Dalam pidato 1970, Nurcholish secara sengaja membongkar dan mengetengahkan faktor-faktor yang membuat Islam terlihat terbelakang dan cenderung mandeg.
Islam di masa itu, menurut Nurcholish, sudah kembali menjadi jumud dan kehilangan daya tonjok psikologis (psychological striking force) dalam perjuangannya.
Tapi kemudian, Nurcholish menjelaskan suatu dilema antara keharusan pembaruan Islam dan masalah disintegrasi yang kemungkinan menjadi konsekuensinya.
Nurcholish bertanya, “apakah akan memilih menempuh jalan pembaruan dalam dirinya, dengan merugikan integrasi yang selama ini didambakan, ataukah akan mempertahankan dilakukannya usaha-usaha ke arah integrasi itu, sekalipun dengan akibat keharusan ditoleransinya kebekuan pemikiran dan hilangnya kekuatan-kekuatan moral yang ampuh?”
Nurcholish mengamati adanya perkembangan umat Islam yang terjadi tahun 1960-an di mana agama ini semakin luas diterima. Ada kegairahan religiositas di kalangan masyarakat Muslim Indonesia.
Namun pada saat yang sama, kegairahan agama tersebut tidak dibarengi dengan semangat untuk melakukan formalisasi syariat Islam.
Publik Muslim Indonesia, kendati semakin Islami, tapi tidak begitu tertarik dengan partai-partai atau organisasi Islam.
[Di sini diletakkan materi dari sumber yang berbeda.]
### config.mk
export PLATFORM = sky130hd
export DESIGN_NAME = apb3_regfile_slave
export DESIGN_NICKNAME = d
export VERILOG_FILES = /design/src/rtl/apb3_regfile_slave.sv
export SDC_FILE = /design/constraint.sdc
export NUM_CORES = 1
export LEC_CHECK = 0
export BUFFER_PORTS_ARGS = -buffer_cell sky130_fd_sc_hd__buf_4
export CELL_PAD_IN_SITES_DETAIL_PLACEMENT = 2
export CELL_PAD_IN_SITES_GLOBAL_PLACEMENT = 2
export CORE_ASPECT_RATIO = 1.1
export CORE_UTILIZATION = 39
export DETAILED_ROUTE_END_ITERATION = 8
export GPL_TIMING_DRIVEN = 0
export MAX_ROUTING_LAYER = met4
export PLACE_DENSITY = 0.95
export SYNTH_ARGS = -nofsm -noshare
export SYNTH_HDL_FRONTEND = slang
export SYNTH_SLANG_ARGS = --single-unit
### constraint.sdc
create_clock -name pclk -period 4.23 [get_ports pclk]
set_clock_uncertainty 0.1 [all_clocks]
set_input_delay 0.423 -clock pclk [delete_from_list [all_inputs] [get_ports pclk]]
set_output_delay 0.423 -clock pclk [all_outputs]
set_load 0.1 [all_outputs]
$ cat src/rtl/pixel_tx_packer.sv
// rtl/pixel_tx_packer.sv - clamps 32-bit pixels to bytes, packs 8 per word, streams words over a RIFFA TX channel
module pixel_tx_packer #(
    parameter int          FIFO_DEPTH = 16,
    parameter logic [30:0] TX_OFF     = 31'd0
) (
    input  logic        clock,
    input  logic        reset,
    input  logic        start,
    input  logic [31:0] out_rows,
    input  logic [31:0] out_cols,
    input  logic [31:0] pixel_in,
    input  logic        pixel_valid,
    output logic        pixel_ready,
    output logic        tx,
    input  logic        tx_ack,
    output logic        tx_last,
    output logic [31:0] tx_len,
    output logic [30:0] tx_off,
    output logic [63:0] tx_data,
    output logic        tx_data_valid,
    input  logic        tx_data_ren,
    output logic        busy,
    output logic        done,
    output logic        overflow
);
    localparam int AW = $clog2(FIFO_DEPTH);
    localparam int CW = AW + 1;

    typedef enum logic [1:0] {S_IDLE, S_REQ, S_STREAM, S_DONE} state_t;

    state_t        state_q, state_d;
    logic [31:0]   total_pix_q, total_words_q, tx_len_q, pix_cnt_q, word_cnt_q;
    logic [2:0]    lane_q;
    logic [63:0]   word_q;
    logic          overflow_q;
    logic [63:0]   mem_q [FIFO_DEPTH];
    logic [AW-1:0] wr_ptr_q, rd_ptr_q;
    logic [CW-1:0] count_q;

    logic [31:0] prod, words;
    logic [7:0]  pix_byte;
    logic [63:0] word_next;
    logic        start_ok, accept, drop, push, pop, last_pix, last_word;

    assign prod  = out_rows * out_cols;
    assign words = 32'(({1'b0, prod} + 33'd7) >> 3);

    // Negative -> 0, anything above 255 -> 255
    assign pix_byte  = pixel_in[31] ? 8'h00 : (|pixel_in[30:8] ? 8'hFF : pixel_in[7:0]);
    assign word_next = word_q | ({56'd0, pix_byte} << {lane_q, 3'b000});

    assign busy          = (state_q != S_IDLE);
    assign pixel_ready   = busy && (count_q < CW'(FIFO_DEPTH - 1)) && (pix_cnt_q < total_pix_q);
    assign accept        = pixel_valid && pixel_ready;
    assign drop          = pixel_valid && busy && !pixel_ready;
    assign last_pix      = (pix_cnt_q + 32'd1) == total_pix_q;
    assign push          = accept && ((lane_q == 3'd7) || last_pix);
    assign tx_data_valid = (state_q == S_STREAM) && (count_q != '0);
    assign pop           = tx_data_valid && tx_data_ren;
    assign last_word     = (word_cnt_q + 32'd1) == total_words_q;
    assign start_ok      = (state_q == S_IDLE) && start;

    // Gated so the data bus reads zero while nothing is offered (incl. reset)
    assign tx_data  = tx_data_valid ? mem_q[rd_ptr_q] : 64'd0;
    assign tx_len   = tx_len_q;
    assign tx_off   = TX_OFF;
    assign tx_last  = 1'b1;
    assign overflow = overflow_q;

    always_comb begin
        state_d = state_q;
        tx      = 1'b0;
        done    = 1'b0;
        case (state_q)
            S_IDLE:   if (start) state_d = S_REQ;
            S_REQ: begin
                tx = 1'b1;
                if (tx_ack) state_d = S_STREAM;
            end
            S_STREAM: begin
                tx = 1'b1;
                if (pop && last_word) state_d = S_DONE;
            end
            S_DONE: begin
                done    = 1'b1;
                state_d = S_IDLE;
            end
            default:  state_d = S_IDLE;
        endcase
    end

    always_ff @(posedge clock or posedge reset) begin
        if (reset) begin
            state_q       <= S_IDLE;
            total_pix_q   <= '0;
            total_words_q <= '0;
            tx_len_q      <= '0;
            pix_cnt_q     <= '0;
            word_cnt_q    <= '0;
            lane_q        <= '0;
            word_q        <= '0;
            overflow_q    <= 1'b0;
            wr_ptr_q      <= '0;
            rd_ptr_q      <= '0;
            count_q       <= '0;
        end else begin
            state_q <= state_d;
            if (start_ok) begin
                total_pix_q   <= prod;
                total_words_q <= words;
                tx_len_q      <= words << 1;
                pix_cnt_q     <= '0;
                word_cnt_q    <= '0;
                lane_q        <= '0;
                word_q        <= '0;
                overflow_q    <= 1'b0;
            end else begin
                if (drop) overflow_q <= 1'b1;
                if (accept) begin
                    pix_cnt_q <= pix_cnt_q + 32'd1;
                    lane_q    <= push ? 3'd0 : lane_q + 3'd1;
                    word_q    <= push ? 64'd0 : word_next;
                end
                if (pop) word_cnt_q <= word_cnt_q + 32'd1;
            end
            if (push) wr_ptr_q <= wr_ptr_q + 1'b1;
            if (pop)  rd_ptr_q <= rd_ptr_q + 1'b1;
            case ({push, pop})
                2'b10:   count_q <= count_q + 1'b1;
                2'b01:   count_q <= count_q - 1'b1;
                default: count_q <= count_q;
            endcase
        end
    end

    always_ff @(posedge clock) begin
        if (push) mem_q[wr_ptr_q] <= word_next;
    end
endmodule
--- config.mk ---
export PLATFORM = sky130hd
export DESIGN_NAME = pong_game_ctrl_flat
export DESIGN_NICKNAME = d
export VERILOG_FILES = /design/src/rtl/pong_pkg.sv /design/src/rtl/pong_game_ctrl_if.sv /design/src/rtl/btn_debounce.sv /design/src/rtl/pong_game_ctrl.sv /design/src/flat_wrapper.sv
export SDC_FILE = /design/constraint.sdc
export NUM_CORES = 1
export LEC_CHECK = 0
export CAP_MARGIN = 20
export CORE_AREA = 4 4 76 78
export DETAILED_ROUTE_END_ITERATION = 6
export DIE_AREA = 0 0 80 82
export DONT_BUFFER_PORTS = 1
export PLACE_DENSITY = 0.76
export SLEW_MARGIN = 40
export SYNTH_ARGS = -nofsm -noshare
export SYNTH_HDL_FRONTEND = slang
export SYNTH_SLANG_ARGS = --single-unit
--- constraint.sdc ---
create_clock -name clk -period 2.7 [get_ports clk]
set_input_delay 0.54 -clock clk [delete_from_list [all_inputs] [get_ports clk]]
set_output_delay 0.54 -clock clk [all_outputs]
set_load 0.05 [all_outputs]
--- src/rtl/pong_pkg.sv ---
// Shared constants for the Pong game-flow controller: state encoding and score width.
package pong_pkg;

  localparam logic [2:0] ST_IDLE      = 3'd0;
  localparam logic [2:0] ST_SERVE     = 3'd1;
  localparam logic [2:0] ST_PLAY      = 3'd2;
  localparam logic [2:0] ST_POINT     = 3'd3;
  localparam logic [2:0] ST_GAME_OVER = 3'd4;

  localparam int SCORE_W = 16;

endpackage

--- src/rtl/pong_game_ctrl_if.sv ---
// Bundle between the game controller and its surroundings (ball datapath, display, score counter).
// master = the controller side, slave = the datapath/display side.
interface pong_game_ctrl_if;
  import pong_pkg::*;

  logic               frame_tick;
  logic               start_btn;
  logic               miss_left;
  logic               miss_right;
  logic               ball_reset;
  logic               play_en;
  logic               serve_dir;
  logic [SCORE_W-1:0] score1;
  logic [SCORE_W-1:0] score2;
  logic               game_over;
  logic               winner;

  modport master (
    input  frame_tick, start_btn, miss_left, miss_right,
    output ball_reset, play_en, serve_dir, score1, score2, game_over, winner
  );

  modport slave (
    output frame_tick, start_btn, miss_left, miss_right,
    input  ball_reset, play_en, serve_dir, score1, score2, game_over, winner
  );

endinterface

--- src/rtl/btn_debounce.sv ---
// Raw push-button conditioner: 2-flop synchroniser, stable-level debounce over DB_CYCLES
// clocks, and a 1-cycle pulse on each debounced rising edge.
module btn_debounce #(
  parameter int DB_CYCLES = 1000000
) (
  input  logic clk,
  input  logic rst_n,
  input  logic btn,
  output logic pulse
);

  localparam int CW = $clog2(DB_CYCLES + 1);

  logic          sync1;
  logic          sync2;
  logic          level;
  logic          level_q;
  logic [CW-1:0] cnt;

  // The debounced level only flips after the synchronised input has disagreed with it
  // for DB_CYCLES consecutive clocks; any agreement restarts the count.
  always_ff @(posedge clk) begin
    if (!rst_n) begin
      sync1   <= 1'b0;
      sync2   <= 1'b0;
      level   <= 1'b0;
      level_q <= 1'b0;
      cnt     <= '0;
    end else begin
      sync1   <= btn;
      sync2   <= sync1;
      level_q <= level;
      if (sync2 == level) begin
        cnt <= '0;
      end else if (cnt == CW'(DB_CYCLES - 1)) begin
        level <= sync2;
        cnt   <= '0;
      end else begin
        cnt <= cnt + CW'(1);
      end
    end
  end

  assign pulse = level & ~level_q;

endmodule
Kondisi ini digambarnya dengan slogan “Islam, yes, partai Islam, no.”
Nurcholish menegaskan bahwa jika partai-partai Islam diniatkan sebagai wadah yang menampung gagasan-gagasan perjuangan Islam, maka gagasan itu sekarang tidak mendapat tempat di hati publik atau tidak menarik.
Nurcholish melancarkan kritik langsung atas tendensi umat Islam yang lebih mementingkan kuantitas ketimbang kualitas.
Nurcholish ingin mendorong agar semangat untuk mencapai kuantitas dan persatuan umat harus disertai dengan semangat pembaruan agar terwujud suatu masyarakat Muslim yang dinamis.
Untuk itu, diperlukan pemikiran-pemikiran yang dinamis pula.
Mengutip Lenin, Nurcholish menegaskan bahwa tidak ada tindakan-tindakan revolusioner tanpa teori-teori revolusioner.
Untuk mencapai umat yang besar dan dinamis itu, maka dibutuhkan suatu gebrakan pembaruan pemikiran Islam.
Nurcholish mengusulkan pembaruan ini dimulai dari perlawanan pada tradisionalisme dan mencari nilai-nilai progresif yang berorientasi pada masa depan.